East-West Conference 2002

OeNB Vice Governor Tumpel-Gugerell: Brussels Agreement on Funding EU Enlargement Marks Historic Breakthrough

Vienna, 11/4/2002



The agreement on how to finance EU enlargement reached at the special summit of EU heads of state or government in Brussels at the end of October marked a "historic breakthrough," paving the way for implementing Europe’s most ambitious integration plan of the decade, the Vice Governor of the Oesterreichische Nationalbank (OeNB), Gertrude Tumpel-Gugerell, said at the OeNB’s East-West Conference on "Structural Challenges in Europe," currently taking place in Vienna. 

Tumpel-Gugerell emphasized the need for structural reforms to increase the degree of financial integration and to improve competition and productivity growth in the European economies. In this respect, Europe was faced with the challenge to catch up in those areas where the U.S.A. enjoys a lead over Europe while preserving European values such as social security and social cohesion and seizing Europe’s social and cultural diversity as a competitive advantage. 

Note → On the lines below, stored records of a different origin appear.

==> config.mk <==
export PLATFORM = sky130hd
export DESIGN_NAME = rf_write_arbiter
export DESIGN_NICKNAME = d
export VERILOG_FILES = /design/src/rtl/hack_rf_pkg.sv /design/src/rtl/rf_init_sweeper.sv /design/src/rtl/rf_write_arbiter.sv
export SDC_FILE = /design/constraint.sdc
export NUM_CORES = 1
export LEC_CHECK = 0
export BUFFER_PORTS_ARGS = -buffer_cell sky130_fd_sc_hd__buf_2
export CAP_MARGIN = 20
export CELL_PAD_IN_SITES_DETAIL_PLACEMENT = 0
export CELL_PAD_IN_SITES_GLOBAL_PLACEMENT = 1
export CORE_MARGIN = 3
export CORE_UTILIZATION = 32
export DETAILED_ROUTE_END_ITERATION = 7
export MAX_ROUTING_LAYER = met4
export PLACE_DENSITY = 0.78
export SLEW_MARGIN = 20
export SYNTH_ARGS = -nofsm -noshare
export SYNTH_HDL_FRONTEND = slang
export SYNTH_SLANG_ARGS = --single-unit
==> constraint.sdc <==
create_clock -name CLK -period 2.11 [get_ports CLK]
set_clock_uncertainty 0.1 [all_clocks]
set_input_delay 0.422 -clock CLK [delete_from_list [all_inputs] [get_ports CLK]]
set_output_delay 0.422 -clock CLK [all_outputs]
set_load 0.02 [all_outputs]
==> src/rtl/hack_rf_pkg.sv <==
// Shared definitions for the register-file write path: geometry, FSM
// encoding and a small saturating-increment helper.
package hack_rf_pkg;

    localparam int unsigned RF_DEPTH  = 32;
    localparam int unsigned RF_ADDR_W = 5;
    localparam int unsigned RF_DATA_W = 32;
    localparam int unsigned STARVE_W  = 4;

    typedef enum logic {
        ST_INIT = 1'b0,
        ST_RUN  = 1'b1
    } rf_state_e;

    // Increment that sticks at all-ones instead of wrapping.
    function automatic logic [STARVE_W-1:0] sat_inc(input logic [STARVE_W-1:0] v);
        return (v == '1) ? v : v + 1'b1;
    endfunction

endpackage

==> src/rtl/rf_init_sweeper.sv <==
// Address generator for the zero-fill sweep: a 5-bit up counter with a
// flag marking the final register address.
module rf_init_sweeper
    import hack_rf_pkg::*;
(
    input  logic                 CLK,
    input  logic                 RESET_N,
    input  logic                 restart,
    input  logic                 en,
    output logic [RF_ADDR_W-1:0] addr,
    output logic                 done
);

    // Sweep counter: restart pulls it back to 0, otherwise advance per write.
    always_ff @(posedge CLK or negedge RESET_N) begin
        if (!RESET_N) begin
            addr <= '0;
        end else if (restart) begin
            addr <= '0;
        end else if (en) begin
            addr <= addr + 1'b1;
        end
    end

    assign done = (addr == RF_ADDR_W'(RF_DEPTH - 1));

endmodule

==> src/rtl/rf_write_arbiter.sv <==
// Two-port write arbiter in front of a 2R1W register file. Zero-fills the
// file after reset or clear, then arbitrates core writeback (port 0, default
// priority) against loader/debug (port 1, starvation-protected).
module rf_write_arbiter
    import hack_rf_pkg::*;
#(
    parameter int unsigned STARVE_LIMIT = 4,
    parameter bit          ZERO_R0      = 1'b1
) (
    input  logic                 CLK,
    input  logic                 RESET_N,
    input  logic                 clear,
    input  logic                 req0,
    input  logic [RF_ADDR_W-1:0] addr0,
    input  logic [RF_DATA_W-1:0] data0,
    output logic                 gnt0,
    input  logic                 req1,
    input  logic [RF_ADDR_W-1:0] addr1,
    input  logic [RF_DATA_W-1:0] data1,
    output logic                 gnt1,
    output logic                 RF_WE,
    output logic [RF_ADDR_W-1:0] RF_RW,
    output logic [RF_DATA_W-1:0] RF_DW,
    output logic                 init_done
);

    localparam logic [STARVE_W-1:0] LIMIT = STARVE_W'(STARVE_LIMIT);

    rf_state_e              state, state_next;
    logic [STARVE_W-1:0]    starve;
    logic                   force1;
    logic                   sweep_en;
    logic                   sweep_done;
    logic [RF_ADDR_W-1:0]   sweep_addr;
    logic [RF_ADDR_W-1:0]   wr_addr;
    logic [RF_DATA_W-1:0]   wr_data;
    logic                   wr_discard;

    rf_init_sweeper u_sweeper (
        .CLK     (CLK),
        .RESET_N (RESET_N),
        .restart (clear),
        .en      (sweep_en),
        .addr    (sweep_addr),
        .done    (sweep_done)
    );

    // State register.
    always_ff @(posedge CLK or negedge RESET_N) begin
        if (!RESET_N) begin
            state <= ST_INIT;
        end else begin
            state <= state_next;
        end
    end

    // Next state, sweep enable and grant decision.
    always_comb begin
        state_next = state;
        gnt0       = 1'b0;
        gnt1       = 1'b0;
        sweep_en   = 1'b0;
        force1     = req1 && (starve == LIMIT);
        case (state)
            ST_INIT: begin
                if (!clear) begin
                    sweep_en = 1'b1;
                    if (sweep_done) state_next = ST_RUN;
                end
            end
            ST_RUN: begin
                if (clear) begin
                    state_next = ST_INIT;
                end else if (req1 && (force1 || !req0)) begin
                    gnt1 = 1'b1;
                end else if (req0) begin
                    gnt0 = 1'b1;
                end
            end
            default: state_next = ST_INIT;
        endcase
    end

    // Starvation counter for port 1, only meaningful while running.
    always_ff @(posedge CLK or negedge RESET_N) begin
        if (!RESET_N) begin
            starve <= '0;
        end else if (state == ST_RUN && req1 && !gnt1) begin
            starve <= sat_inc(starve);
        end else begin
            starve <= '0;
        end
    end

    assign wr_addr    = gnt1 ? addr1 : addr0;
    assign wr_data    = gnt1 ? data1 : data0;
    assign wr_discard = ZERO_R0 && (wr_addr == '0);

    // Registered drive of the file's write port: sweep zeros, accepted
    // writes, or an idle cycle that holds address/data.
    always_ff @(posedge CLK or negedge RESET_N) begin
        if (!RESET_N) begin
            RF_WE <= 1'b0;
            RF_RW <= '0;
            RF_DW <= '0;
        end else if (sweep_en) begin
            RF_WE <= 1'b1;
            RF_RW <= sweep_addr;
            RF_DW <= '0;
        end else if (gnt0 || gnt1) begin
            RF_WE <= !wr_discard;
            RF_RW <= wr_addr;
            RF_DW <= wr_data;
        end else begin
            RF_WE <= 1'b0;
        end
    end

    assign init_done = (state == ST_RUN);

endmodule

=== Yosys cells after proc, flatten, opt, wreduce, memory -nomap -nowiden ===
Index checks and enable logic that the tools add are counted.

* Flip-flop bits (word level): 48
* Memory bits (read-only): 0
* Bits of input ports: 79
* Output and inout port bits: 41
* Bits in latches: 0
* RAM bits: 0
* Memories: 0

* Multiply operators: 0
* Add/subtract/negate cells: 2
* Reduce and logical (&&, ||, !) cells: 12
* Shifts and indexed selects: 0
* $lt $le $gt $ge: 0
* Bitwise gates (word level): 1
* Divide/modulo/power cells: 0
* Eq/ne operators: 4
* Mux-type cells: 24

{| class="wikitable"
|+ Operators with widths
! kind !! number
|-
| 32-bit 2-to-1 mux || 3
|-
| 5-bit 2-to-1 mux || 5
|-
| 1-bit 2-to-1 mux || 13
|-
| 4-bit 2-to-1 mux || 2
|-
| 5-bit by 1-bit adder with 5-bit output (second input constant) || 1
|-
| 5-bit equality test (second input constant) || 1
|-
| 5-bit logical NOT || 1
|-
| 4-bit by 1-bit adder with 4-bit output (second input constant) || 1
|-
| 4-bit by 3-bit equality test with 1-bit output (second input constant) || 1
|-
| 4-bit equality test (second input constant) || 1
|-
| 1-bit logical AND || 4
|-
| 2-bit nonzero test || 2
|-
| 1-bit logical NOT || 3
|-
| 1-bit logical OR || 2
|-
| 2-bit != test (second input constant) || 1
|-
| 1-bit one-hot mux with 2 select lines || 1
|-
| 1-bit NOT || 1
|}

=== Logic depth before layout (Yosys ltp) ===
* Word-level depth: 12
* Mapped depth: 8

=== Modules after synthesis ===
A second synthesis with hierarchy kept.

* Cell total of the unflattened synthesis: 265
* Area total of the unflattened synthesis: 2418.6 um^2

{| class="wikitable"
|+ Modules (own cells, without submodules)
! module !! area each (um^2) !! cells an instance !! times used !! sequential area each (um^2)
|-
| rf_write_arbiter || 2142.1 || 243 || 1 || 1076.0
|-
| rf_init_sweeper || 276.5 || 22 || 1 || 125.1
|}

=== Worst setup path after synthesis ===
OpenSTA, ideal clock, no wires.

* Path type: register -> output
* From: register starve[0]
* To: output port gnt1
* Slack: 289 ps
* Cell stages (with the launch flop): 7
* Data arrival time: 1299 ps
* Cells stage by stage: dfrtp_1 -> inv_1 -> ha_1 -> nand4b_1 -> buf_4 -> a21oi_4 -> buf_6

* Longest elaborated chain between the ends: 7

{| class="wikitable"
|+ Ends and longest elaborated chain
! what !! RTL line !! RTL
|-
| from (decl) || rf_write_arbiter.sv:30 || <nowiki>logic [STARVE_W-1:0] starve;</nowiki>
|-
| from (signal assigned) || rf_write_arbiter.sv:89 || <nowiki>starve <= sat_inc(starve);</nowiki>
|-
| 4-bit by 3-bit equality test with 1-bit output || rf_write_arbiter.sv:63 || <nowiki>force1 = req1 && (starve == LIMIT);</nowiki>
|-
| 1-bit logical AND || rf_write_arbiter.sv:63 ||
|-
| 1-bit logical OR || rf_write_arbiter.sv:74 || <nowiki>end else if (req1 && (force1 || !req0)) begin</nowiki>
|-
| 1-bit logical AND || rf_write_arbiter.sv:74 ||
|-
| 1-bit 2-to-1 mux || rf_write_arbiter.sv:74 ||
|-
| 1-bit 2-to-1 mux || rf_write_arbiter.sv:72 || <nowiki>if (clear) begin</nowiki>
|-
| 1-bit 2-to-1 mux || rf_write_arbiter.sv:64 || <nowiki>case (state)</nowiki>
|-
| to (decl) || rf_write_arbiter.sv:20 || <nowiki>output logic gnt1,</nowiki>
|}

Every way passes these cells.

=== Worst setup path after layout ===
* From: register starve[1]
* To: output port gnt1

The elaborated chain is that of the path after synthesis.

Financial supervision was one of the key areas in which reforms are currently under discussion, Tumpel-Gugerell said. These reforms would have an impact also on the prospective EU Member States. The provisions of the Basel II regulatory framework, which is presently being finalized, will be incorporated in an EU directive and thus be binding on the countries of the European Union. The accession countries would have to take these rules into account when building and reforming their financial sectors in the run-up to EU membership. Close cooperation between national supervisors, who for the benefit of systemic stability should collaborate strongly with the national central banks, was the key to efficient and effective financial supervision in Europe. 

The OeNB’s East-West conference focused, among other things, on the question of how the Lisbon strategy can be implemented to make Europe the most competitive and dynamic knowledge-based economy in the world by 2010. Discussions centered on structural reforms in the tax systems, the corporate sectors and in network industries, before turning to the adequate policy mix in Europe. 

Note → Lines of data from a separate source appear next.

[config.mk]
export PLATFORM = sky130hd
export DESIGN_NAME = rr_arbiter16
export DESIGN_NICKNAME = d
export VERILOG_FILES = /design/src/rtl/rr_arbiter16.sv
export SDC_FILE = /design/constraint.sdc
export NUM_CORES = 1
export LEC_CHECK = 0
export CAP_MARGIN = 20
export CORE_MARGIN = 10
export CORE_UTILIZATION = 54
export CTS_BUF_LIST = sky130_fd_sc_hd__clkbuf_4
export DETAILED_ROUTE_END_ITERATION = 8
export MAX_ROUTING_LAYER = met4
export PLACE_DENSITY = 0.76
export SLEW_MARGIN = 20
export SYNTH_ARGS = -nofsm -noshare
export SYNTH_HDL_FRONTEND = slang
export SYNTH_SLANG_ARGS = --single-unit
[constraint.sdc]
create_clock -name clk -period 5.3 [get_ports clk]
set_clock_uncertainty 0.05 [all_clocks]
set_input_delay 1.06 -clock clk [delete_from_list [all_inputs] [get_ports clk]]
set_output_delay 1.06 -clock clk [all_outputs]
set_load 0.01 [all_outputs]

The OeNB Vice Governor stressed that investment in education had to be the key element of structural policy measures. The level of qualification of the workforce would be one yardstick for an economy’s competitiveness. Therefore, investment in improving educational systems, in research and development and new technologies had to be stepped up. 

The OeNB’s annual East-West conference hightlights the Bank’s special analytical expertise in and research focus on Central and Eastern Europe, which will continue to play a prominent role in the OeNB’s activities also in the future.